The present invention is related to processing of signals and, more particularly, to encoding and decoding of signals such as digital visual or auditory data.

Perceptual coding is a known technique for reducing the bit rate of a digital signal by utilizing an advantageous model of the destination, e.g., by specifying the removal of portions of the signal that are unlikely to be perceived by a human user. **150** in **140** from the entropy code are scaled according to the quantization **120** applied during compression. If the encoder is to apply a sophisticated perceptual model to determine how to quantize each coefficient the decoder must somehow obtain or recompute the resulting quantization intervals to perform inverse quantization.
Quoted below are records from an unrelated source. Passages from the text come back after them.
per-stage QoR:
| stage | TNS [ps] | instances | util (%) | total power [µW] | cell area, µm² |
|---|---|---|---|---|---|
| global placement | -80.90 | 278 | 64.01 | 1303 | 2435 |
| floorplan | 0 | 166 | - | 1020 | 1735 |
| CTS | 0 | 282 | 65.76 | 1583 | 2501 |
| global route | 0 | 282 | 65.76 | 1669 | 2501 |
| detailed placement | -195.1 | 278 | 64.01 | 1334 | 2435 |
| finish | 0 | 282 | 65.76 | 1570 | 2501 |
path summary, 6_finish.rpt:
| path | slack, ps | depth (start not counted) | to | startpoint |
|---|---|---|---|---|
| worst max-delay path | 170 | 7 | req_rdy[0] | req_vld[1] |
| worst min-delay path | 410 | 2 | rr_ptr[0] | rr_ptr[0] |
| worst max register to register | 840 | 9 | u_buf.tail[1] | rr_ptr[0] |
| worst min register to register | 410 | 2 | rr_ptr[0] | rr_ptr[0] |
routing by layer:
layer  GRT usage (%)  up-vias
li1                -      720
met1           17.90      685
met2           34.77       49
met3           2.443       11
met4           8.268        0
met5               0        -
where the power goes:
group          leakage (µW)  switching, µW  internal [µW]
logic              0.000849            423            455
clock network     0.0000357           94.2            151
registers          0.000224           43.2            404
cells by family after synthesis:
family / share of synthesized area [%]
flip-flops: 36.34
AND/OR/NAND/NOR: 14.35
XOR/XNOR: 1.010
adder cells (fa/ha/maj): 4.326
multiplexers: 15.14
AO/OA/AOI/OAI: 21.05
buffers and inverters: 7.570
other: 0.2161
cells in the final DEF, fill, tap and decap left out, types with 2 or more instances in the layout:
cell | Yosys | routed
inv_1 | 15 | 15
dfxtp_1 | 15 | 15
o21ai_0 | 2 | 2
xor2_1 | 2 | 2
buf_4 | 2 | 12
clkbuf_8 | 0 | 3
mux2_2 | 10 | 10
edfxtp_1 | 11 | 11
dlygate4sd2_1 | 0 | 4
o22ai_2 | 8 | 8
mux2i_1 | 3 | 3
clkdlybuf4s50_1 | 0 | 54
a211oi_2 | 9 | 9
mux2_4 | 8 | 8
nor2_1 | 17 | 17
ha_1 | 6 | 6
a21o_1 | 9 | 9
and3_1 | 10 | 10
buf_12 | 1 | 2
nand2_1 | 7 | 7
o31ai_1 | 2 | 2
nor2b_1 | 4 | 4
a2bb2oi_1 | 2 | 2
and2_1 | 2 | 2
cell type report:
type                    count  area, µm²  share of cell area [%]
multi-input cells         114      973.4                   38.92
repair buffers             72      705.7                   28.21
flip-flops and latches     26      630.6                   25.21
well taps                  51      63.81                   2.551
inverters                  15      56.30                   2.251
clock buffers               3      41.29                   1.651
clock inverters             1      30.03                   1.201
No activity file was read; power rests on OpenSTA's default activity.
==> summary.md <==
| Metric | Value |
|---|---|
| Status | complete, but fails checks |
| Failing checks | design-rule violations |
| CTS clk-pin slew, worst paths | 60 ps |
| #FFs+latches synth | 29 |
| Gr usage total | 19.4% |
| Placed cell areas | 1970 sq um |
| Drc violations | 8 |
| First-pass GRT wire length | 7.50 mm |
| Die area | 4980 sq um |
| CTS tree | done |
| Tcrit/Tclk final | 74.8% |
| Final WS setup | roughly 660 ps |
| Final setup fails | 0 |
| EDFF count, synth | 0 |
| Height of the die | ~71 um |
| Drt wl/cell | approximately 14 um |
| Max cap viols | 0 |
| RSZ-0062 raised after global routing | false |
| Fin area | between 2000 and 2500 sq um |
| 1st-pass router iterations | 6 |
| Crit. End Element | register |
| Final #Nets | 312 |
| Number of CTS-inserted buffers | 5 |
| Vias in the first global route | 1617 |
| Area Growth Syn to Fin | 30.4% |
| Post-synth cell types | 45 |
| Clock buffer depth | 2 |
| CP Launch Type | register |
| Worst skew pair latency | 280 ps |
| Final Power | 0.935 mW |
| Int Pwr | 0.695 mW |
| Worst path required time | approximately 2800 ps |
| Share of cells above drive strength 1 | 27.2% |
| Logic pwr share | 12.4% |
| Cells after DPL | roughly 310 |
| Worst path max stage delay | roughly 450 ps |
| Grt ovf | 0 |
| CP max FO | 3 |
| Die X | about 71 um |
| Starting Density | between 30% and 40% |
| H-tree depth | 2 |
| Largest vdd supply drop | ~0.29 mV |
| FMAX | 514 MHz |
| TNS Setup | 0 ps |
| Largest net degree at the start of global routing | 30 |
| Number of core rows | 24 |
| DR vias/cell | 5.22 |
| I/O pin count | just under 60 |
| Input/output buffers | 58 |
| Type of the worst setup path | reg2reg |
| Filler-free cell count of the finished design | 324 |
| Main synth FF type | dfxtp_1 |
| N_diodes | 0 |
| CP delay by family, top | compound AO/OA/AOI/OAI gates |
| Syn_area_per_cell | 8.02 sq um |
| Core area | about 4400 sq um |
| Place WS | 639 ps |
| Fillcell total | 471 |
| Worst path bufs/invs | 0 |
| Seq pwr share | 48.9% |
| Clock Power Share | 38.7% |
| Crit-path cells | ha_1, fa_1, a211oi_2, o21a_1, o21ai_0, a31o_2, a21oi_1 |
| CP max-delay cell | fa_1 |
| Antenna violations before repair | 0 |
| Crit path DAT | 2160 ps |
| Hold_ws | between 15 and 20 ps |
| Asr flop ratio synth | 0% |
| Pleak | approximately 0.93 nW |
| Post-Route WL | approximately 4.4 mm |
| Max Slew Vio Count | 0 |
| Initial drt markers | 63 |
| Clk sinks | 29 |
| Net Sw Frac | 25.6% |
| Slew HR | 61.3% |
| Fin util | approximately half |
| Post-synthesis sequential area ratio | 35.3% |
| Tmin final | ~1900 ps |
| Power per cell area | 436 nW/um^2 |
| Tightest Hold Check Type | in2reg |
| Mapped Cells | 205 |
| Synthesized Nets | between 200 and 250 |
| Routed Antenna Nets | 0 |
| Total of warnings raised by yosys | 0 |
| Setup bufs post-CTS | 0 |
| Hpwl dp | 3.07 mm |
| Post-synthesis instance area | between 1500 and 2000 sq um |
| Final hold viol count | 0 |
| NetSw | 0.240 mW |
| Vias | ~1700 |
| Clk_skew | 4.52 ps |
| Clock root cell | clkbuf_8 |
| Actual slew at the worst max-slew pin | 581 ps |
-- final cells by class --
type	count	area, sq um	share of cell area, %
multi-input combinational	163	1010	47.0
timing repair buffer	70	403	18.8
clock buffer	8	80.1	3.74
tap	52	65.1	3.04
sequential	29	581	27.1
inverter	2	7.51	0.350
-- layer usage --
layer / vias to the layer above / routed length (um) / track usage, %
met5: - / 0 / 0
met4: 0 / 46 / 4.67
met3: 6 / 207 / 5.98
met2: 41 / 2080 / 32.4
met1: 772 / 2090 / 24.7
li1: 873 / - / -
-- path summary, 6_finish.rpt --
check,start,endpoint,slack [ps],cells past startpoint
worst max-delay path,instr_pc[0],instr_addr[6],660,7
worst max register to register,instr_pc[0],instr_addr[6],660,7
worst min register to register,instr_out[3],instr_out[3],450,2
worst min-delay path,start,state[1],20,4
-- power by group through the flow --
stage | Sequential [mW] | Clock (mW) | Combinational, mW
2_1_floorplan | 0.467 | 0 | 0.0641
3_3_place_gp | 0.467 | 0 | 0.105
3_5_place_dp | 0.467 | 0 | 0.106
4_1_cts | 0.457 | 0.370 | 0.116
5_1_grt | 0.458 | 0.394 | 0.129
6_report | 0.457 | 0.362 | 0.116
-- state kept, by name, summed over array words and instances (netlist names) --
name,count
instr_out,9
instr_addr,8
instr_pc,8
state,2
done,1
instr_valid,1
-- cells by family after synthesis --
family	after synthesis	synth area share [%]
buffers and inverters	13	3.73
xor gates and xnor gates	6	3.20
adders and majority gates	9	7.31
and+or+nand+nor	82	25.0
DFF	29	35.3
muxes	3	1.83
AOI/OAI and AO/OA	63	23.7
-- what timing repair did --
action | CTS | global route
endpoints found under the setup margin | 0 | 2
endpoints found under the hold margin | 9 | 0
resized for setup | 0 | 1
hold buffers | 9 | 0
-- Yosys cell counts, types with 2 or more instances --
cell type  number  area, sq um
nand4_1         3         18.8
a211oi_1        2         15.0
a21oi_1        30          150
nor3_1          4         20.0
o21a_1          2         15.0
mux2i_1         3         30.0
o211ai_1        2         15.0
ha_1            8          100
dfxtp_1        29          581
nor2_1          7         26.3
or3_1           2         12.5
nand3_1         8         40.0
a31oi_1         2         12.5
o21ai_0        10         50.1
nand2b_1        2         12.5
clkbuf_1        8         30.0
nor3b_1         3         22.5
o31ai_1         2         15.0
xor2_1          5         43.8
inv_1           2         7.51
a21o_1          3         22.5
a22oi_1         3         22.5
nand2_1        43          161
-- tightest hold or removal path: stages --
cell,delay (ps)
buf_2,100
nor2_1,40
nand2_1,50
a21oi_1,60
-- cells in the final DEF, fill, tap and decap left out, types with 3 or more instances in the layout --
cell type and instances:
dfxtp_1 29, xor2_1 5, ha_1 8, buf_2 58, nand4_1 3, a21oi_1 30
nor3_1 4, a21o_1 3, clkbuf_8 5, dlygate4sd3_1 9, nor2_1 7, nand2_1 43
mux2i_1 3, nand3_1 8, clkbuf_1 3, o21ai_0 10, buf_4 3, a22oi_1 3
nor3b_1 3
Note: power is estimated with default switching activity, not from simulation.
The simplest approach to addressing this issue is to use predefined quantization intervals, based on a priori information known about the coefficients, such as the frequencies and orientations of the corresponding basis functions. The quantization of a coefficient, accordingly, depends only on the position of that coefficient in the transform and is independent of the surrounding context. See, e.g., ITU-T Rec. T.81, “Digital Compression and Coding of Continuous-Tone Still Images—Requirements and Guidelines,” International Telecommunication Union, CCITT (September 1992) (IPEG standard, ISO/IEC 10918-1). Although this approach is very efficient, it is very limited and cannot take advantage of any perceptual phenomena beyond those that are separated out by the transform **110**. A more powerful approach is to define a perceptual model that can be applied in the decoder during decompression. During compression, the encoder dynamically computes a quantization interval for each coefficient based on information that will be available during decoding; the decoder uses the same model to recompute the quantization interval for each coefficient based on the values of the coefficients decoded so far. See, e.g., ISO/IEC 15444-1:2000, “JPEG2000 Part I: Image Coding System,” Final Committee Draft Version 1.0 (Mar. 16, 2000) (JPEG2000 standard); ISO/IEC JTC 15444-2:2000, “IPEG2000 Part II: Extensions,” Final Committee Draft, (Dec. 7, 2000) (point-wise extended masking extension). While a well-designed system using such recomputed quantization can yield dramatic improvements over predefined quantization, it is still limited in that the perceptual model utilized cannot involve any information lost during quantization, and the quantization of a coefficient cannot depend on any information that is transmitted after that coefficient in the bitstream. The most flexible approach in the prior art is to include some additional side information in the coded bitstream, thereby giving the decoder some hints about how the coefficient values were quantized. Unfortunately, side-information adds bits into the bitstream and, thus, lowers the compression ratio.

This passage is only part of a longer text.